점별 보상 모델링은 LLM 후학습에 중요한 신호를 제공하지만, 주관적이고 검증이 불가능한 환경에서는 절대적 점수 산정에 어려움을 겪는다. 루브릭 기반 방법은 평가를 명시적 기준으로 분해하여 이러한 문제를 해결하지만, 기존 접근법은 일반적으로 최첨단 LLM에 의존하고 엄격한 부울 집계로 인해 동점 문제가 발생한다. 본 논문에서는 교대 프레임워크인 RUBRIC-ARROW를 제안한다. 이는 루브릭 생성기와 루브릭 조건부 판별기를 공동으로 학습하며, 강화학습 단계에서는 쌍별 선호 데이터만을 사용한다. 제안 방법은 동점을 줄이는 확률 기반 점수 규칙과 단계별 선호 기반 보상, 그리고 점별 평가기를 함께 학습하는 교대 GRPO 기법을 결합한다. 광범위한 실험을 통해 RUBRIC-ARROW가 경쟁력 있는 보상 모델링 정확도를 달성하고, 하위 정책 후학습에서 일관된 성능 향상을 제공함을 보여준다.

English

Pointwise reward modeling offers critical signals for LLM post-training, yet struggles with absolute scoring in subjective, non-verifiable settings. Rubric-based methods address this by decomposing evaluation into explicit criteria, but existing approaches typically depend on frontier LLMs and suffer from ties caused by hard Boolean aggregation.
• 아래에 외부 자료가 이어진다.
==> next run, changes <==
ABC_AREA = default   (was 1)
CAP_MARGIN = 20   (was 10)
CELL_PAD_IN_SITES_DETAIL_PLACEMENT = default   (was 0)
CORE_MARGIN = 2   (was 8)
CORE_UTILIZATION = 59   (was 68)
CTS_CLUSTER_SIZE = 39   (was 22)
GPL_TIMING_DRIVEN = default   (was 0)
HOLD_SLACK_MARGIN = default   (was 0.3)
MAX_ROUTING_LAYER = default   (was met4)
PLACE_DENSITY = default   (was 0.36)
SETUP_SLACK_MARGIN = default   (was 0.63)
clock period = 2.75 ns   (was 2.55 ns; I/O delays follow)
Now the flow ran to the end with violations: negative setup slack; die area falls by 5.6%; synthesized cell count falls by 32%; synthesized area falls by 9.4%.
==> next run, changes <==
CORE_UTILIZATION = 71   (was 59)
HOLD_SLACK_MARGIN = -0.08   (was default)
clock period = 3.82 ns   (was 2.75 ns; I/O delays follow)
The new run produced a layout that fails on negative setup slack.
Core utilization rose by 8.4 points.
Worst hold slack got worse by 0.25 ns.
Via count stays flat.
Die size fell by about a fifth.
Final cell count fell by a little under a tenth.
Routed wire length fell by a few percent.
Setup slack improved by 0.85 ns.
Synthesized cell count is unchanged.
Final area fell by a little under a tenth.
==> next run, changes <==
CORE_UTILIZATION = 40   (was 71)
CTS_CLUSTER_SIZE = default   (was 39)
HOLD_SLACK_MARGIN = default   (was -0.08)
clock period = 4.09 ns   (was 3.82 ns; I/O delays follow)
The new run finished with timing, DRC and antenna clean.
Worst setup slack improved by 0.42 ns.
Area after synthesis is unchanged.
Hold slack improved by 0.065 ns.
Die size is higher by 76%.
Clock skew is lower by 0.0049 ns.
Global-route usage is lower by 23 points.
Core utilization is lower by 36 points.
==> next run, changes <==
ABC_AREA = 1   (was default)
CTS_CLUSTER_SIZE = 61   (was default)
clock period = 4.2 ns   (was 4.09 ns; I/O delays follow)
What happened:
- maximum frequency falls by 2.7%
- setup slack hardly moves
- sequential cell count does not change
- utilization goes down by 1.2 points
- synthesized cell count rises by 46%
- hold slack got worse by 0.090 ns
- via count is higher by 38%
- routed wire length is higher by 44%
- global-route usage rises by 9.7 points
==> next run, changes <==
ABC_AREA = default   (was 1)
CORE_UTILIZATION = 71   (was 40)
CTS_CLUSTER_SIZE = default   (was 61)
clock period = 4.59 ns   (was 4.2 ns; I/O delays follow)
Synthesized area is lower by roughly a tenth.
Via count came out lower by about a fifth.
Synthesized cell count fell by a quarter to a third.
==> flow/design.v (excerpt) <==
module matvecmult(
    CLK,
    RST,
    vector_x,
    vector_b,
    vector_y,
    Q,
    A,
    finish
);
Size in the first run: about 3100 cells after synthesis, roughly 520 I/O pins, about 0.022 mm² of cells after synthesis.
Settings: LEC_CHECK=0, ABC_AREA=1, CAP_MARGIN=30, CELL_PAD_IN_SITES_DETAIL_PLACEMENT=0, CORE_ASPECT_RATIO=1.76, CORE_MARGIN=2, CORE_UTILIZATION=43, CTS_CLUSTER_DIAMETER=247, CTS_CLUSTER_SIZE=48, GPL_ROUTABILITY_DRIVEN=1, HOLD_SLACK_MARGIN=0.3, MIN_ROUTING_LAYER=met1, PLACE_DENSITY_LB_ADDON=0.29, SETUP_SLACK_MARGIN=-0.76, SLEW_MARGIN=0, TNS_END_PERCENT=5; clock period 11.2 ns.
run.sh (not shown) runs the stock make flow with config.mk's settings and CLKGATE_MAP_FILE=.
Then changed:
- CORE_ASPECT_RATIO: 1.76 -> unset
- CORE_UTILIZATION: 43 -> 30
- HOLD_SLACK_MARGIN: 0.3 -> unset
- SLEW_MARGIN: 0 -> 20
What happened: The new run went through all stages and came out clean; non-clock buffer count goes up by 11; sequential cell count is unchanged; routed wire length goes down by 4.3%; clock skew goes down by 0.018 ns; hold slack is about the same; critical path depth goes up by 2; die area goes up by 42%; core utilization goes down by 17 points.
Then changed:
- CORE_UTILIZATION: 30 -> 65
- CTS_CLUSTER_DIAMETER: 247 -> unset
- CTS_CLUSTER_SIZE: 48 -> 61
- PLACE_DENSITY_LB_ADDON: 0.29 -> unset
- SETUP_SLACK_MARGIN: -0.76 -> 0.16
- TNS_END_PERCENT: 5 -> 65
- clock period: 11.2 -> 7.65 ns (I/O delays scaled with it)
Outcome:
- This time the run died in global routing
- area after synthesis is unchanged
- synthesized cell count stays the same
- die area shrinks by well over a third
Then changed:
- ABC_AREA: 1 -> unset
- CAP_MARGIN: 30 -> 20
- CELL_PAD_IN_SITES_DETAIL_PLACEMENT: 0 -> unset
- CORE_UTILIZATION: 65 -> 40
- CTS_CLUSTER_SIZE: 61 -> unset
- GPL_ROUTABILITY_DRIVEN: 1 -> unset
- MIN_ROUTING_LAYER: met1 -> unset
- SETUP_SLACK_MARGIN: 0.16 -> unset
- TNS_END_PERCENT: 65 -> unset
- clock period: 7.65 -> 10.0 ns (I/O delays scaled with it)
Outcome: The new run produced a clean layout. Die area increases by 47%. Area after synthesis goes down by 8.8%. Synthesized cell count goes down by 32%.
Then changed:
- ABC_AREA: unset -> 1
- CORE_UTILIZATION: 40 -> 52
- CTS_CLUSTER_DIAMETER: unset -> 227
- CTS_CLUSTER_SIZE: unset -> 90
- GPL_TIMING_DRIVEN: unset -> 0
- PLACE_DENSITY: unset -> 0.37
- TNS_END_PERCENT: unset -> 35
The changed run reached the layout checks and failed them: setup timing.
Maximum frequency went down by 2.4%.
Clock-buffer cell count stays the same.
Worst setup slack gets worse by 0.24 ns.
Routed wire length went down by 4.0%.
Utilization went up by 11 points.


Setup of v18:
The RTL this note starts from:
==> flow/design.v <==
module matvecmult(
    CLK,
    RST,
    vector_x,
    vector_b,
    vector_y,
    Q,
    A,
    finish
);
input               CLK;
input               RST;
input       [127:0]	vector_x;
input       [127:0]	vector_b;
output  reg [127:0]	vector_y;
input       [127:0]	Q;
output  reg [3:0]   A;
output  reg         finish;
integer i;
integer j;
reg [7:0] vector_x_w[0:15],vector_x_r[0:15];
reg [7:0] vector_b_w[0:15],vector_b_r[0:15];
reg [7:0] vector_y_w[0:15],vector_y_r[0:15];
reg [7:0] part_matrix_a_w[0:15],part_matrix_a_r[0:15];
reg       finish_w,finish_r;
reg [3:0] counter_w,counter_r;
reg [7:0] temp;
always @(*) begin
    vector_x_w[0] = vector_x[7:0];
    vector_x_w[1] = vector_x[15:8];
    vector_x_w[2] = vector_x[23:16];
    vector_x_w[3] = vector_x[31:24];
    vector_x_w[4] = vector_x[39:32];
    vector_x_w[5] = vector_x[47:40];
    vector_x_w[6] = vector_x[55:48];
    vector_x_w[7] = vector_x[63:56];
    vector_x_w[8] = vector_x[71:64];
    vector_x_w[9] = vector_x[79:72];
    vector_x_w[10] = vector_x[87:80];
    vector_x_w[11] = vector_x[95:88];
    vector_x_w[12] = vector_x[103:96];
    vector_x_w[13] = vector_x[111:104];
    vector_x_w[14] = vector_x[119:112];
    vector_x_w[15] = vector_x[127:120];
    vector_b_w[0] = vector_b[7:0];
    vector_b_w[1] = vector_b[15:8];
    vector_b_w[2] = vector_b[23:16];
    vector_b_w[3] = vector_b[31:24];
    vector_b_w[4] = vector_b[39:32];
    vector_b_w[5] = vector_b[47:40];
    vector_b_w[6] = vector_b[55:48];
    vector_b_w[7] = vector_b[63:56];
    vector_b_w[8] = vector_b[71:64];
    vector_b_w[9] = vector_b[79:72];
    vector_b_w[10] = vector_b[87:80];
    vector_b_w[11] = vector_b[95:88];
    vector_b_w[12] = vector_b[103:96];
    vector_b_w[13] = vector_b[111:104];
    vector_b_w[14] = vector_b[119:112];
    vector_b_w[15] = vector_b[127:120];
    part_matrix_a_w[0] = Q[7:0];
    part_matrix_a_w[1] = Q[15:8];
    part_matrix_a_w[2] = Q[23:16];
    part_matrix_a_w[3] = Q[31:24];
    part_matrix_a_w[4] = Q[39:32];
    part_matrix_a_w[5] = Q[47:40];
    part_matrix_a_w[6] = Q[55:48];
    part_matrix_a_w[7] = Q[63:56];
    part_matrix_a_w[8] = Q[71:64];
    part_matrix_a_w[9] = Q[79:72];
    part_matrix_a_w[10] = Q[87:80];
    part_matrix_a_w[11] = Q[95:88];
    part_matrix_a_w[12] = Q[103:96];
    part_matrix_a_w[13] = Q[111:104];
    part_matrix_a_w[14] = Q[119:112];
    part_matrix_a_w[15] = Q[127:120];
    for(i=0;i<=15;i=i+1) begin
        vector_y_w[i] = vector_y_r[i];
    end
    temp =  2*part_matrix_a_w[15]*vector_x_w[0]+
            2*part_matrix_a_w[14]*vector_x_w[1]+
            2*part_matrix_a_w[13]*vector_x_w[2]+
            2*part_matrix_a_w[12]*vector_x_w[3]+
            2*part_matrix_a_w[11]*vector_x_w[4]+
            2*part_matrix_a_w[10]*vector_x_w[5]+
            2*part_matrix_a_w[9]*vector_x_w[6]+
            2*part_matrix_a_w[8]*vector_x_w[7]+
            2*part_matrix_a_w[7]*vector_x_w[8]+
            2*part_matrix_a_w[6]*vector_x_w[9]+
            2*part_matrix_a_w[5]*vector_x_w[10]+
            2*part_matrix_a_w[4]*vector_x_w[11]+
            2*part_matrix_a_w[3]*vector_x_w[12]+
            2*part_matrix_a_w[2]*vector_x_w[13]+
            2*part_matrix_a_w[1]*vector_x_w[14]+
            2*part_matrix_a_w[0]*vector_x_w[15];
    finish_w = 1'b0;
    counter_w = counter_r;
    if(RST)
        counter_w = 1'b0;
    else if(counter_r<4'b1111) begin
        i = counter_r;
        vector_y_w[i] = vector_y_r[i]+temp+vector_b_w[i];
        counter_w = counter_r+1'b1;
    end
    else begin
        finish_w = 1'b1;
        if(finish_r==1'b0)
            vector_y_w[15] = vector_y_r[15]+temp+vector_b_w[15];
        else
            vector_y_w[15] = vector_y_r[15];
    end
    finish = finish_r;
    A = counter_w;
    vector_y = {vector_y_r[15],vector_y_r[14],vector_y_r[13],vector_y_r[12],vector_y_r[11],vector_y_r[10],vector_y_r[9],vector_y_r[8],vector_y_r[7],vector_y_r[6],vector_y_r[5],vector_y_r[4],vector_y_r[3],vector_y_r[2],vector_y_r[1],vector_y_r[0]};
end
always @(posedge CLK or posedge RST) begin
    if (RST) begin
        counter_r <= 1'b0;
        finish_r <= 1'b0;
        for(i=0;i<=15;i=i+1) begin
            part_matrix_a_r[i]<=1'b0;
            vector_y_r[i]<=1'b0;
        end
    end
    else begin
        counter_r <= counter_w;
        finish_r <= finish_w;
        for(i=0;i<=15;i=i+1) begin
            part_matrix_a_r[i]<=part_matrix_a_w[i];
            vector_y_r[i]<=vector_y_w[i];
        end
    end
end
endmodule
We present RUBRIC-ARROW, an alternating framework that jointly trains a rubric generator and a rubric-conditioned judge, with its RL stage using only pairwise preference data. Our method couples a probability-based scoring rule that reduces ties with phase-specific preference-based rewards and an alternating GRPO scheme that together train the pointwise evaluator. Extensive experiments show that RUBRIC-ARROW achieves competitive reward-modeling accuracy and yields consistent gains for downstream policy post-training.